_Work request:_ Look below for the line containing "EC_RCA #(8) u_yq"; from there through the line containing "res[5:1] : rb_o[5:1];", both lines included, please set down each line exactly and nothing else.

Items from a dataset:
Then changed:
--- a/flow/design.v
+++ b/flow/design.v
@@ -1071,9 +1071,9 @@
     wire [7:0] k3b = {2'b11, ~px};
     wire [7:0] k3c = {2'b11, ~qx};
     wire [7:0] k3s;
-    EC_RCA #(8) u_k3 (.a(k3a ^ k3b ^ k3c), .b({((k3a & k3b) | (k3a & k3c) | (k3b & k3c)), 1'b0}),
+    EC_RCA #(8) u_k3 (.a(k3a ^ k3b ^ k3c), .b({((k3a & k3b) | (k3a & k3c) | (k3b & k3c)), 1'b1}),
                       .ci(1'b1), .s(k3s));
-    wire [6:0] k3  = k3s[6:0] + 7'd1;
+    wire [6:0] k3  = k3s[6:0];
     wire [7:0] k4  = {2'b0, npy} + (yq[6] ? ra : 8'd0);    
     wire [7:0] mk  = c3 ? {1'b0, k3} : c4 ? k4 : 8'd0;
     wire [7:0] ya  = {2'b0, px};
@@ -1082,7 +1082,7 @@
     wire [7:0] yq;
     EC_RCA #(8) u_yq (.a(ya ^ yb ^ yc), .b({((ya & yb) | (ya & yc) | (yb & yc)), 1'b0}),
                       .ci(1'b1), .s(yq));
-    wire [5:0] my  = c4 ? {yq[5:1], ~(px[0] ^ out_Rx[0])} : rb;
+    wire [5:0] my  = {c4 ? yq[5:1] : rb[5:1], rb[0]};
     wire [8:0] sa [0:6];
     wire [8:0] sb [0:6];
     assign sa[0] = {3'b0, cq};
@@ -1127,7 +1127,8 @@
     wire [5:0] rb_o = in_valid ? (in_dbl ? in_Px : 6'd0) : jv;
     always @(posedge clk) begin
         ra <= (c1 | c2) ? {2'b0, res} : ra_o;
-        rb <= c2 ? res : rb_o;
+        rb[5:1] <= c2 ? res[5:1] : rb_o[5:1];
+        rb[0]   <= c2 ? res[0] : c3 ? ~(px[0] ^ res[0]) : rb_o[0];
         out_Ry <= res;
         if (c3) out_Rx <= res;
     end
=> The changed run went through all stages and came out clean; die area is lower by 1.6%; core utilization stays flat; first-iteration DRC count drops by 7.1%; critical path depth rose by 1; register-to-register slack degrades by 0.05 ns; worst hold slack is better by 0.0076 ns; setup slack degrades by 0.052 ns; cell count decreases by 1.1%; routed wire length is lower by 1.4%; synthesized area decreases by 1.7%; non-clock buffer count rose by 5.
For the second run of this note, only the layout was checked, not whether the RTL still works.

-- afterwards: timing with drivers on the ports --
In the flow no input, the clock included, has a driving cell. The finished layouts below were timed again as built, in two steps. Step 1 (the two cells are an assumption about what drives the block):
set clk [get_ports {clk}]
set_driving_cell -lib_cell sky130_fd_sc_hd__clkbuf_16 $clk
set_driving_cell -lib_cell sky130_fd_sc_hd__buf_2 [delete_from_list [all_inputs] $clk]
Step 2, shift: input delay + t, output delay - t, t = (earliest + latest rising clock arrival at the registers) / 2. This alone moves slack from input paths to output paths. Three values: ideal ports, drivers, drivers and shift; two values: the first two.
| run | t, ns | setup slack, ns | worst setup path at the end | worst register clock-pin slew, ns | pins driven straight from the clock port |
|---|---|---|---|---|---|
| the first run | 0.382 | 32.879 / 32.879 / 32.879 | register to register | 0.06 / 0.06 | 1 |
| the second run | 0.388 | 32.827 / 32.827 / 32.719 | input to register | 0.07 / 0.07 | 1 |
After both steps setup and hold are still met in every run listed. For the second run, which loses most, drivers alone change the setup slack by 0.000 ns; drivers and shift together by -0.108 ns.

_Answer to this exercise:_
     EC_RCA #(8) u_yq (.a(ya ^ yb ^ yc), .b({((ya & yb) | (ya & yc) | (yb & yc)), 1'b0}),
                       .ci(1'b1), .s(yq));
-    wire [5:0] my  = c4 ? {yq[5:1], ~(px[0] ^ out_Rx[0])} : rb;
+    wire [5:0] my  = {c4 ? yq[5:1] : rb[5:1], rb[0]};
     wire [8:0] sa [0:6];
     wire [8:0] sb [0:6];
     assign sa[0] = {3'b0, cq};
@@ -1127,7 +1127,8 @@
     wire [5:0] rb_o = in_valid ? (in_dbl ? in_Px : 6'd0) : jv;
     always @(posedge clk) begin
         ra <= (c1 | c2) ? {2'b0, res} : ra_o;
-        rb <= c2 ? res : rb_o;
+        rb[5:1] <= c2 ? res[5:1] : rb_o[5:1];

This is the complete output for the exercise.